温知和心烦意乱,把手机狠狠摁在枕头上,起身下了床。光着脚,到了书桌前,打开台灯。暖色调的灯光在夜色里染出一片小天地,她坐在这里面,从带锁的抽屉里翻出了一个日记本。
承载物名为“日记本”,里面的内容却并非严格意义上的“日记”,有时几个月写一次,有时一天写几次,全凭心情,有感而发。
其中有相当多的篇幅与那个戴着红耳钉的青年有关。
眼下情形,她把这些陈年记录翻出来,并不是为了沉湎往事或寻找某种思绪。而是在试图抄作业。
写了那麽多有关他的东西,总有一两个句子能挑出来救救急,当作开场白使用吧?再不济,也能做重整词藻的灵感库。
她很认真。
时不时看到几句好的,还拿出纸笔,仔仔细细地誊抄下来备用。
一页又一页翻过去。
抄下来的东西越来越多,时间也越来越晚。如此认真的架势,究竟是因为小小的日记本里可用的素材太多,看也看不完,还是心中忐忑,不过是在装模作样地拖延呢?
日记本翻完了。白纸上写满了。
她低头看着上面的字句,凝聚思绪,把它们当作一串串珠子,揣摩着该如何连出最漂亮简洁的图形。

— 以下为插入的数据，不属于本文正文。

==> src/hdl/fat12_pkg.sv <==
// Shared types and constants of the FAT12 cluster chain walker.
package fat12_pkg;

    localparam int ENTRY_W   = 12;
    localparam int ADDR_W    = 32;
    localparam int LEN_W     = 20;
    localparam int SIZE_W    = 32;
    localparam int PACK_W    = 24;
    localparam int PAIR_W    = 11;
    localparam int SPC_W     = 8;
    localparam int BPS_W     = 13;
    localparam int CBYTES_W  = SPC_W + BPS_W;
    localparam int CFG_IDX_W = 2;
    localparam int CFG_DAT_W = 32;

    localparam logic [ENTRY_W-1:0] CHAIN_END    = 12'hFF8;
    localparam logic [ENTRY_W:0]   CLUSTER_BASE = 13'd2;
    localparam logic [LEN_W-1:0]   LEN_MAX      = 20'hFFFFF;

    localparam logic [CFG_IDX_W-1:0] CFG_DATA_BASE   = 2'd0;
    localparam logic [CFG_IDX_W-1:0] CFG_SECT_PER_CL = 2'd1;
    localparam logic [CFG_IDX_W-1:0] CFG_BYTES_PER_S = 2'd2;

    typedef enum logic {
        KIND_LOAD = 1'b0,
        KIND_WALK = 1'b1
    } t_kind;

    typedef struct packed {
        t_kind                kind;
        logic [ENTRY_W-1:0]   pair_entry;    // 2 * pair_index, the first entry of the pair
        logic [PACK_W-1:0]    packed_bytes;
        logic [ENTRY_W-1:0]   start_cluster;
        logic [SIZE_W-1:0]    file_size;
    } t_item;

    typedef struct packed {
        logic [ADDR_W-1:0] data_base_address;
        logic [SPC_W-1:0]  sectors_per_cluster;
        logic [BPS_W-1:0]  sector_bytes;
    } t_cfg;

    typedef struct packed {
        logic [ADDR_W-1:0] segment_address;
        logic [LEN_W-1:0]  segment_length;
        logic              last_segment;
        logic              truncated;
    } t_seg;

endpackage

==> src/hdl/fat12_front.sv <==
// Front end: accepts input transfers, classifies them and queues them for the walker.
module fat12_front (
    input  logic                i_clk,
    input  logic                i_rst_n,
    input  logic                i_valid,
    output logic                o_ready,
    input  logic                i_action,
    input  logic [10:0]         i_pair_index,
    input  logic [23:0]         i_packed_bytes,
    input  logic [11:0]         i_start_cluster,
    input  logic [31:0]         i_file_size,
    output logic                o_item_valid,
    output fat12_pkg::t_item    o_item,
    input  logic                i_pop
);
    import fat12_pkg::*;

    t_item      r_q [2];
    logic       r_head;
    logic       r_tail;
    logic [1:0] r_fill;
    logic       w_push;
    logic       w_pop;
    t_item      w_item;

    assign o_ready      = (r_fill != 2'd2);
    assign o_item_valid = (r_fill != 2'd0);
    assign o_item       = r_q[r_head];
    assign w_push       = i_valid && o_ready;
    assign w_pop        = i_pop && o_item_valid;

    always_comb begin
        w_item.kind          = t_kind'(i_action);
        w_item.pair_entry    = {i_pair_index, 1'b0};
        w_item.packed_bytes  = i_packed_bytes;
        w_item.start_cluster = i_start_cluster;
        w_item.file_size     = i_file_size;
    end

    always_ff @(posedge i_clk) begin
        if (w_push) begin
            r_q[r_tail] <= w_item;
        end
    end

    always_ff @(posedge i_clk) begin
        if (!i_rst_n) begin
            r_head <= 1'b0;
            r_tail <= 1'b0;
            r_fill <= 2'd0;
        end else begin
            if (w_push) begin
                r_tail <= ~r_tail;
            end
            if (w_pop) begin
                r_head <= ~r_head;
            end
            case ({w_push, w_pop})
                2'b10:   r_fill <= r_fill + 2'd1;
                2'b01:   r_fill <= r_fill - 2'd1;
                default: r_fill <= r_fill;
            endcase
        end
    end

endmodule

==> config.mk <==
export PLATFORM = sky130hd
export DESIGN_NAME = fat12_front
export DESIGN_NICKNAME = d
export VERILOG_FILES = /design/src/hdl/fat12_pkg.sv /design/src/hdl/fat12_front.sv
export SDC_FILE = /design/constraint.sdc
export NUM_CORES = 1
export LEC_CHECK = 0
export BUFFER_PORTS_ARGS = -buffer_cell sky130_fd_sc_hd__buf_2
export CORE_ASPECT_RATIO = 0.8
export CORE_MARGIN = 2
export CORE_UTILIZATION = 47
export CTS_CLUSTER_DIAMETER = 30
export DETAILED_ROUTE_END_ITERATION = 6
export PLACE_DENSITY = 0.79
export SYNTH_ARGS = -nofsm -noshare
export SYNTH_HDL_FRONTEND = slang
export SYNTH_SLANG_ARGS = --single-unit
==> constraint.sdc <==
create_clock -name i_clk -period 2.6 [get_ports i_clk]
set_input_delay 0.39 -clock i_clk [delete_from_list [all_inputs] [get_ports i_clk]]
set_output_delay 0.39 -clock i_clk [all_outputs]
set_load 0.02 [all_outputs]
* Word level (Yosys, flattened, before mapping)
Memories as Yosys holds them, arrays and structs flattened. A register that Yosys moved wholly into a read port is not among the register bits. Index checks and enable logic that the tools add are counted.
Operators by class: equal/unequal tests 3, reductions and logical operators 4, bitwise logic cells 2, muxes and demuxes 5, add/sub/neg operators 2
Operators with widths (number):
- two-way mux 1 bit | 4
- case mux 2 bit (2 select lines) | 1
- nonzero test 2 bit | 2
- adder 2 x 1 -> 2 bit (second input constant) | 1
- == test 2 x 1 -> 1 bit (second input constant) | 1
- == test 2 bit (second input constant) | 1
- logical AND 1 bit | 2
- inequality test 2 bit (second input constant) | 1
- NOT 1 bit | 2
- subtractor 2 x 1 -> 2 bit (second input constant) | 1
Word-level totals: memories 1, input port bits 84, output and inout port bits 83, bits in writable memories 160, register bits after elaboration 4, word-level logic and storage cells 20
Memory list:
- r_q | depth 2, width 80, rd ports 1, clocked after memory_dff 1, wr ports 1, RTL line fat12_front.sv:18 | t_item r_q [2];

* Logic depth before layout (Yosys ltp)
Gate-level depths: netlist (run 1).
depth after elaboration 4, depth in mapped cells 6

* Worst setup path after synthesis (run 1)
OpenSTA, ideal clock, no wires.
path type flip-flop to flip-flop, start register r_fill[0], end memory r_q[1][0] in the netlist's numbering (enable), arrival 2.657 ns, clock period less this slack 3.105 ns, path buffers 0, required time 2.152 ns, cell stages (with the launch flop) 3, setup slack -0.505 ns, cell sequence dfxtp_1 nand2b_1 and3_1
Between the ends: word-level cells in the longest chain between the ends 4
RTL lines:
- start, declared | RTL line fat12_front.sv:21 | logic [1:0] r_fill;
- start signal, assigned | RTL line fat12_front.sv:59 | 2'b10: r_fill <= r_fill + 2'd1;
- start signal, assigned | RTL line fat12_front.sv:60 | 2'b01: r_fill <= r_fill - 2'd1;
- start signal, assigned | RTL line fat12_front.sv:61 | default: r_fill <= r_fill;
- inequality test 2 bit | RTL line fat12_front.sv:26 | assign o_ready = (r_fill != 2'd2);
- named net o_ready | RTL line fat12_front.sv:6 | output logic o_ready,
- logical AND 1 bit | RTL line fat12_front.sv:29 | assign w_push = i_valid && o_ready;
- two-way mux 1 bit | RTL line fat12_front.sv:41 | if (w_push) begin
- two-way mux 1 bit (not written as such) | RTL line fat12_front.sv:42 | r_q[r_tail] <= w_item;
- end, declared | RTL line fat12_front.sv:18
The timed path passes the listed nets, and every way through them passes these cells.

前晚上没睡,今晚上也在熬,此时此刻,大脑竟异常清醒。
她终于有了思路。一段不长的丶若无其事的开场白渐渐成形。写下来,修改字句,在脑海中过了一遍丶一遍。
终于是拿定了主意。
温知和回到柔软的床铺里,拿起手机,正要输入,却蓦地发现约莫一个半小时前已经有一条消息发了出去。刺目的绿色文字框里塞得满满的。
【&……%银河进去了%#我们的生活……*&%#】
一团乱码,毫无意义。
……应该是下床前把手机往枕头上摁的时候误触了。
温知和愕然地关上手机,又蓦地把它重新打开。屏幕上亮亮的,早已撤不回的绿框框让她的心凉凉的。
捏碎手机能把这团令人社死的玩意一起带走吗?
她现在去找黑白无常申请注销这个地球ol账号还来得及吗?
或者在太阳升起之前能不能来个外星人摧毁一下世界?
“……”
温知和头皮发麻。
她硬着头皮在聊天框里输了一段解释的话,但又觉得多此一举,更加尴尬,一下子全删了。
大脑里一片混乱,时不时还浮现起刚才集日记本之大成,千辛万苦编出来的“完美开场白”,现在只觉得可恨。当她在台灯下勤奋思索的时候,趴在枕头上的手机里已然吐出了一个社死炸弹。她在桌前越是努力精进,字斟句酌,手机里的炸弹就越来越明晃晃。
温知和翻身仰在床上,高高举起手机,苦着脸。越看越觉得那块绿框文字面目狰狞,甚至想掩耳盗铃,找块胶布往那儿一贴,只当没看见。
她长长地呼出一口气。
深夜寂静,卧室里只有屏幕上这麽一抹光。她擡眼,看向最上方的时间。
4:37。
距离乱码消息发出,已经过了一小时三十七分钟。绿色文字框如同一叶离岸的小舟,在水里独自飘着,没有任何回音。
她毫无道理地有点失落。
这麽晚了,正常人早就睡了。谁会大半夜的回消息?
他应该……不是故意不理她。
她在火车上第一次遇见他的时候,场面就挺尴尬的。这会儿六年过去,一场重逢,居然还是这麽尴尬。
思及此,温知和不由狠狠地闭了闭眼睛。
再一睁开时——
凌晨4:39,正常人睡得最熟的时候,手里高高举着的手机毫无征兆地震动一下,屏幕上的聊天框里蓦地跳出一条消息。
【LY(默认卡通头像):学会喝酒了?】
手机差点砸在脸上,温知和从床上弹跳坐起,盯着这条怪兮兮的回复看了好几次,终于噼里啪啦敲出了回应。